Since spectral domain OCT can rapidly analyze the entire macula, a new view of the retina called the 3-D view is possible. In contrast to the 2-D images we see in time domain OCT, 3-D views give depth information and can be segmented.

Figure 1. In this patient who was being treated for central serous retinopathy, spectral domain OCT imaging reveals debris in the serous detachment. This area isn't visible on time domain OCT images.

Figure 2. Time domain OCT shows retinal thickening but doesn't clearly reveal the epiretinal membrane.

Using 3-D layer segmentation, we can examine the RPE or the internal limiting membrane and get a true 3-D retinal thickness map. When I started working with the Cirrus HD-OCT, I was excited to see how well it determined the inner and outer retina boundaries. It's almost spot-on every time. As we learn how to use the 3-D views generated by spectral domain OCT, we'll better understand retinal pathology and, in some cases, even detect disease that would have been missed without this new technology.

For example, when trying to determine if retreatment is necessary in a patient with wet age-related macular degeneration (AMD), we look for cysts and intraretinal swelling. With time domain OCT, we analyze six radial lines that may miss subtle fluid. With spectral domain OCT, we may be able to see very obvious subretinal fluid in multiple areas by paging through the box. In this case, spectral domain OCT reveals key details that we can't see with radial line scans from time domain OCT.

Spectral domain OCT also shows details of the vitreoretinal interface, such as epiretinal membranes. In Figure 2, using time domain OCT, we see that the retina has thickened, but we can't see the epiretinal membrane. The spectral domain 3-D views in Figure 3, however, clearly show the epiretinal membrane.

As we page through the various layers with the Cirrus HD-OCT, we can go deeper and deeper into the eye, and we can see the choroidal vessels, a view we usually don't see using time domain OCT.

Figure 3. A 3-D scan generated by the spectral domain OCT clearly shows the epiretinal membrane.

Greater Precision

If we're participating in a clinical study and following patients with diabetes or AMD, we want to compare how patients are doing from visit to visit. The Cirrus HD-OCT retains the information from a patient's previous visit — such as the position of the head and chin rests and the placement of the scan — and automatically adjusts the hardware. This total patient recall system helps tremendously with ease of use.

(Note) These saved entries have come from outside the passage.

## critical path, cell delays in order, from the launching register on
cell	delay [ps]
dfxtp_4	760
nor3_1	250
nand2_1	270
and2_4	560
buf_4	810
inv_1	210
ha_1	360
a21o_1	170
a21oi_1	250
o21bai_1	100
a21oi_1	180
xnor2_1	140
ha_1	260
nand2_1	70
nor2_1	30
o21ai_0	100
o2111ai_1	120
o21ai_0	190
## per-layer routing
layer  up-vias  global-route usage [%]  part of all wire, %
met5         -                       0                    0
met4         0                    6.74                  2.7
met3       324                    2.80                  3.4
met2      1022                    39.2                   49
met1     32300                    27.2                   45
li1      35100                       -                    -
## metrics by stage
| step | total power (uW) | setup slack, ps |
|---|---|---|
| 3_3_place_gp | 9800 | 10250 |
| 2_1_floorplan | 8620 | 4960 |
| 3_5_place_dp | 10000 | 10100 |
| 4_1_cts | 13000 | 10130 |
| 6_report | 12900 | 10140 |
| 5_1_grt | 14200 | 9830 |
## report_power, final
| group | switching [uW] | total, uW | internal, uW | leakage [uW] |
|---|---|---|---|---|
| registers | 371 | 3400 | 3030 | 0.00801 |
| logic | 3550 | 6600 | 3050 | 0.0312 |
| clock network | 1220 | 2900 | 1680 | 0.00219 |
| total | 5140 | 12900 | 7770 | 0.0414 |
==> config.mk <==
export PLATFORM = sky130hd
export DESIGN_NAME = sps_regs
export DESIGN_NICKNAME = d
export VERILOG_FILES = /design/src/rtl/sps_pkg.sv /design/src/rtl/sps_regs.sv
export SDC_FILE = /design/constraint.sdc
export NUM_CORES = 1
export LEC_CHECK = 0
export BUFFER_PORTS_ARGS = -buffer_cell sky130_fd_sc_hd__buf_2
export CAP_MARGIN = 40
export CORE_MARGIN = 5
export CORE_UTILIZATION = 45
export CTS_BUF_LIST = sky130_fd_sc_hd__clkbuf_4 sky130_fd_sc_hd__clkbuf_8
export DETAILED_ROUTE_END_ITERATION = 10
export PLACE_DENSITY = 0.95
export SYNTH_ARGS = -nofsm -noshare
export SYNTH_HDL_FRONTEND = slang
export SYNTH_SLANG_ARGS = --single-unit
export TNS_END_PERCENT = 50
==> constraint.sdc <==
create_clock -name clk -period 3.31 [get_ports clk]
set_input_delay 0.662 -clock clk [delete_from_list [all_inputs] [get_ports clk]]
set_output_delay 0.662 -clock clk [all_outputs]
set_load 0.01 [all_outputs]
==> src/rtl/sps_pkg.sv <==
package sps_pkg;

  localparam int CMD_W       = 2;
  localparam int DEG_W       = 16;
  localparam int SPR_W       = 14;
  localparam int IVL_W       = 9;
  localparam int STEPS_W     = 20;
  localparam int ELAPSED_W   = 10;
  localparam int PROD_W      = 29;
  localparam int QUOT_W      = 21;
  localparam int ADDR_W      = 4;
  localparam int DATA_W      = 32;

  localparam logic [CMD_W-1:0] CMD_TICK = 2'd0;
  localparam logic [CMD_W-1:0] CMD_MOVE = 2'd1;
  localparam logic [CMD_W-1:0] CMD_STOP = 2'd2;

  localparam logic [1:0] REG_MODE     = 2'd0;
  localparam logic [1:0] REG_SPR      = 2'd1;
  localparam logic [1:0] REG_INTERVAL = 2'd2;

  localparam logic [SPR_W-1:0]     SPR_MAX      = 14'd8192;
  localparam logic [SPR_W-1:0]     SPR_RESET    = 14'd200;
  localparam logic [IVL_W-1:0]     IVL_MAX      = 9'd500;
  localparam logic [IVL_W-1:0]     IVL_RESET    = 9'd10;
  localparam logic [ELAPSED_W-1:0] ELAPSED_MAX  = 10'd1023;

  // 360 = 8 * 45: shift by three, then multiply by floor(2^32 / 45)
  localparam int               DIV_SHIFT = 3;
  localparam int               RECIP_SH  = 32;
  localparam logic [26:0]      RECIP     = 27'd95443717;
  localparam logic [26:0]      DIV_ODD   = 27'd45;

  typedef struct packed {
    logic                 half_step_mode;
    logic [SPR_W-1:0]     steps_per_rev;
    logic [IVL_W-1:0]     step_interval;
  } cfg_t;

  typedef struct packed {
    logic [CMD_W-1:0]   cmd;
    logic               fwd;
    logic [STEPS_W-1:0] steps;
  } item_t;

endpackage

==> src/rtl/sps_regs.sv <==
module sps_regs (
  input  logic                          clk,
  input  logic                          rst_n,
  input  logic                          psel,
  input  logic                          penable,
  input  logic                          pwrite,
  input  logic [sps_pkg::ADDR_W-1:0]    paddr,
  input  logic [sps_pkg::DATA_W-1:0]    pwdata,
  output logic [sps_pkg::DATA_W-1:0]    prdata,
  output logic                          pready,
  output sps_pkg::cfg_t                 cfg
);
  import sps_pkg::*;

  cfg_t             cfg_r;
  cfg_t             cfg_nxt;
  logic             wr;
  logic [1:0]       idx;
  logic [SPR_W-1:0] spr_w;
  logic [IVL_W-1:0] ivl_w;

  assign pready = 1'b1;
  assign wr     = psel && penable && pwrite;
  assign idx    = paddr[3:2];
  assign spr_w  = pwdata[SPR_W-1:0];
  assign ivl_w  = pwdata[IVL_W-1:0];

  always_comb begin
    cfg_nxt = cfg_r;
    if (wr) begin
      case (idx)
        REG_MODE:     cfg_nxt.half_step_mode = pwdata[0];
        REG_SPR:      cfg_nxt.steps_per_rev  = (spr_w > SPR_MAX) ? SPR_MAX : spr_w;
        REG_INTERVAL: cfg_nxt.step_interval  = (ivl_w > IVL_MAX) ? IVL_MAX : ivl_w;
        default:      cfg_nxt = cfg_r;
      endcase
    end
  end

  always_ff @(posedge clk) begin
    if (!rst_n) begin
      cfg_r.half_step_mode <= 1'b1;
      cfg_r.steps_per_rev  <= SPR_RESET;
      cfg_r.step_interval  <= IVL_RESET;
    end else begin
      cfg_r <= cfg_nxt;
    end
  end

  always_comb begin
    case (idx)
      REG_MODE:     prdata = {{(DATA_W-1){1'b0}}, cfg_r.half_step_mode};
      REG_SPR:      prdata = {{(DATA_W-SPR_W){1'b0}}, cfg_r.steps_per_rev};
      REG_INTERVAL: prdata = {{(DATA_W-IVL_W){1'b0}}, cfg_r.step_interval};
      default:      prdata = '0;
    endcase
  end

  assign cfg = cfg_r;

endmodule

======== Yosys cells after proc, flatten, opt, wreduce, memory -nomap -nowiden ========
Index checks and enable logic that the tools add are counted.
cells by class
  muxes and demuxes ....................... 3
  reduce and logical (&&, ||, !) cells .... 6
  order comparisons ....................... 2
  eq/ne operators ......................... 2
operators with widths
  operator                number
  $pmux W14 S3            1
  $gt A14 B14 Y1 const B  1
  $mux W14                1
  $gt A9 B9 Y1 const B    1
  $mux W9                 1
  $reduce_and A2 Y1       3
  $eq A2 B1 Y1 const B    1
  $eq A2 B2 Y1 const B    1
  $logic_and A1 B1 Y1     2
  $logic_not A2 Y1        1
storage, ports and cells
  logic and storage cells ................. 16
  input bits .............................. 41
  output and inout port bits .............. 57
  register bits after elaboration ......... 24

======== Logic depth before layout (Yosys ltp) ========
  word-level depth ........................ 3
  gate-level depth with buffers ........... 5
  gate-level depth less buffers ........... 3

======== Least setup slack after synthesis ========
OpenSTA, ideal clock, no wires.
  path type ............................... input to output
  start point ............................. in paddr[2] (netlist name)
  end point ............................... out prdata[8] (netlist name)
  arrival time ............................ 1.325 ns
  required time ........................... 2.648 ns
  path buffers ............................ 2
  slack ................................... 1.323 ns
  stages on the path ...................... 4
  cell sequence ........................... nor2b_1 buf_2 buf_2 a22o_1
on the way
  cells in the longest elaborated chain, start to end .. 2
  elaborated cells between the ends (all ways) .. 4
  those cells by class .................... eq/ne: 2; mux: 1; reduce/logical: 1
RTL lines
  what                                        RTL line        RTL
  start: declaration                          sps_regs.sv:7   input logic [sps_pkg::ADDR_W-1:0] paddr,
  $eq A2 B2 Y1, or another cell as far along  sps_regs.sv:51  case (idx)
  $pmux W14 S3 *                              sps_regs.sv:51
  end: declaration                            sps_regs.sv:9   output logic [sps_pkg::DATA_W-1:0] prdata,
Every way passes the cells marked *; elsewhere a longest branch is shown, timed or not.

======== Final worst setup path ========
Ends and elaborated chain as after synthesis.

For repeatability, the Cirrus offers the repeat scan, which allows the clinician to use an overlay from the previous scan to confirm the precise location for the current scan.

The total patient recall and repeat scan functions provide improved intervisit comparisons that allow us to better evaluate our patients and the effectiveness of their treatments.

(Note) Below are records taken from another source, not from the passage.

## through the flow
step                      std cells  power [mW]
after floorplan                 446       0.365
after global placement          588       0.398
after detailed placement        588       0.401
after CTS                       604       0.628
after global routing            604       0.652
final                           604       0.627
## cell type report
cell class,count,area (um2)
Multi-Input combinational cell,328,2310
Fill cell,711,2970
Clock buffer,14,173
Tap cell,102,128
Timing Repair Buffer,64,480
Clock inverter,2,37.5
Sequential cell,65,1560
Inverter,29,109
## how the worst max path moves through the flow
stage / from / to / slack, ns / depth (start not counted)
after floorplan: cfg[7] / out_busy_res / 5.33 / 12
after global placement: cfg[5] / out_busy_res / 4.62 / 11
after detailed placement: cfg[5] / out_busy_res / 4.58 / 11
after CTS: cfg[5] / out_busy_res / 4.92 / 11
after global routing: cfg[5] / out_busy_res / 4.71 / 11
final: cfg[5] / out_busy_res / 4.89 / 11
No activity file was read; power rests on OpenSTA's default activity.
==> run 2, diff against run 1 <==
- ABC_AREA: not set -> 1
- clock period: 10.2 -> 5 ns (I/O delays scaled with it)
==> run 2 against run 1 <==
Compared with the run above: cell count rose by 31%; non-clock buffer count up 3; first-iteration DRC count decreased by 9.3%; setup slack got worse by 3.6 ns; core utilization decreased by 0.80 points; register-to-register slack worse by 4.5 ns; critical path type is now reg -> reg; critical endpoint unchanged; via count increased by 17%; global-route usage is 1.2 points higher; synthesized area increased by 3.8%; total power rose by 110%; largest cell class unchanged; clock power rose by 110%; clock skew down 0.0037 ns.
`src/rtl/gdtw_pkg.sv`:
```
// Shared constants, codes and types of the grid walker.
`default_nettype none
package gdtw_pkg;

  localparam int MAX_SIDE = 64;
  localparam int COORD_W  = $clog2(MAX_SIDE);
  localparam int CELL_W   = 2 * COORD_W;
  localparam int CELLS    = MAX_SIDE * MAX_SIDE;
  localparam int SIDE_W   = 7;
  localparam int SP_W     = CELL_W + 1;
  localparam int EPOCH_W  = 4;
  localparam int NEXT_W   = 3;

  localparam logic [1:0] CMD_LOAD    = 2'd0;
  localparam logic [1:0] CMD_RESTART = 2'd1;
  localparam logic [1:0] CMD_STEP    = 2'd2;

  localparam logic [1:0] REG_GRID_SIDE = 2'd0;
  localparam logic [1:0] REG_START_ROW = 2'd1;
  localparam logic [1:0] REG_START_COL = 2'd2;

  localparam logic [1:0] DIR_UP    = 2'd0;
  localparam logic [1:0] DIR_DOWN  = 2'd1;
  localparam logic [1:0] DIR_LEFT  = 2'd2;
  localparam logic [1:0] DIR_RIGHT = 2'd3;

  typedef struct packed {
    logic [COORD_W-1:0] row;
    logic [COORD_W-1:0] col;
    logic [NEXT_W-1:0]  next;
    logic [1:0]         came;
  } frame_t;

  typedef struct packed {
    logic clr_step;
    logic clr_end;
    logic load;
    logic restart;
    logic next_dir;
    logic push;
    logic pop;
    logic pop_load;
    logic finish;
    logic out_load;
  } ctrl_cmd_t;

  typedef struct packed {
    logic clr_last;
    logic epoch_full;
    logic finished;
    logic dirs_done;
    logic at_base;
    logic nbr_inb;
    logic nbr_blocked;
    logic out_free;
  } dp_stat_t;

endpackage
`default_nettype wire

```
`src/rtl/gdtw_ctrl.sv`:
```
// Controller state machine of the grid walker.
`default_nettype none
module gdtw_ctrl (
  input  wire logic                  clk,
  input  wire logic                  rst,
  input  wire logic                  s_tvalid,
  input  wire logic [1:0]            s_cmd,
  output logic                       s_tready,
  input  wire gdtw_pkg::dp_stat_t    stat,
  output gdtw_pkg::ctrl_cmd_t        cmd
);
  import gdtw_pkg::*;

  typedef enum logic [6:0] {
    S_CLEAR   = 7'b0000001,
    S_IDLE    = 7'b0000010,
    S_RESTART = 7'b0000100,
    S_PROBE   = 7'b0001000,
    S_EVAL    = 7'b0010000,
    S_POP     = 7'b0100000,
    S_EMIT    = 7'b1000000
  } state_t;

  state_t state, state_next;
  logic   pend, pend_next;
  logic   accept;

  assign s_tready = (state == S_IDLE);
  assign accept   = s_tvalid && s_tready;

  always_ff @(posedge clk) begin
    if (rst) begin
      state <= S_CLEAR;
      pend  <= 1'b0;
    end else begin
      state <= state_next;
      pend  <= pend_next;
    end
  end

  always_comb begin
    state_next = state;
    pend_next  = pend;
    cmd        = '0;
    case (state)
      S_CLEAR: begin
        cmd.clr_step = 1'b1;
        if (stat.clr_last) begin
          cmd.clr_end = 1'b1;
          pend_next   = 1'b0;
          state_next  = pend ? S_RESTART : S_IDLE;
        end
      end
      S_IDLE: begin
        if (accept) begin
          case (s_cmd)
            CMD_LOAD: cmd.load = 1'b1;
            CMD_RESTART: begin
              // The visited epoch is about to wrap: sweep the map first.
              if (stat.epoch_full) begin
                pend_next  = 1'b1;
                state_next = S_CLEAR;
              end else begin
                state_next = S_RESTART;
              end
            end
            CMD_STEP: begin
              if (stat.finished) begin
                cmd.finish = 1'b1;
                state_next = S_EMIT;
              end else begin
                state_next = S_PROBE;
              end
            end
            default: ;
          endcase
        end
      end
      S_RESTART: begin
        cmd.restart = 1'b1;
        state_next  = S_IDLE;
      end
      S_PROBE: begin
        if (stat.dirs_done) begin
          if (stat.at_base) begin
            cmd.finish = 1'b1;
            state_next = S_EMIT;
          end else begin
            cmd.pop    = 1'b1;
            state_next = S_POP;
          end
        end else if (!stat.nbr_inb) begin
          cmd.next_dir = 1'b1;
        end else begin
          state_next = S_EVAL;
        end
      end
      S_EVAL: begin
        if (stat.nbr_blocked) begin
          cmd.next_dir = 1'b1;
          state_next   = S_PROBE;
        end else begin
          cmd.push   = 1'b1;
          state_next = S_EMIT;
        end
      end
      S_POP: begin
        cmd.pop_load = 1'b1;
        state_next   = S_EMIT;
      end
      S_EMIT: begin
        if (stat.out_free) begin
          cmd.out_load = 1'b1;
          state_next   = S_IDLE;
        end
      end
      default: state_next = S_CLEAR;
    endcase
  end

endmodule
`default_nettype wire

```
### src/design/mvf_pkg.sv
// mvf_pkg: shared types and constants of the mother vertex finder
// no dependencies; used by mvf_cell and mother_vertex_finder
package mvf_pkg;

  typedef enum logic [1:0] {
    ACT_CLEAR = 2'd0,
    ACT_ADD   = 2'd1,
    ACT_FIND  = 2'd2,
    ACT_NONE  = 2'd3
  } action_e;

  localparam int unsigned VertexW     = 4;
  localparam int unsigned CountW      = 5;
  localparam int unsigned MaxResults  = 16;
  localparam logic [CountW-1:0] VertexCountReset = 5'd16;

  // control shared by every cell of the row ring
  typedef struct packed {
    logic clr;
    logic shift;
  } cell_ctl_t;

endpackage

Better Outcomes in Retinal Disease

With high speed and high resolution, spectral domain OCT ensures dense coverage of the retina, improves visit-to-visit registration and comparison accuracy, and decreases acquisition times. These advantages will help us diagnose, treat and monitor disease more effectively. My colleagues will discuss more about the clinical applications for this new and exciting diagnostic equipment.

Peter K. Kaiser, M.D., is director of the Digital OCT Reading Center (DOCTR) at the Cole Eye Institute, Cleveland Clinic Foundation.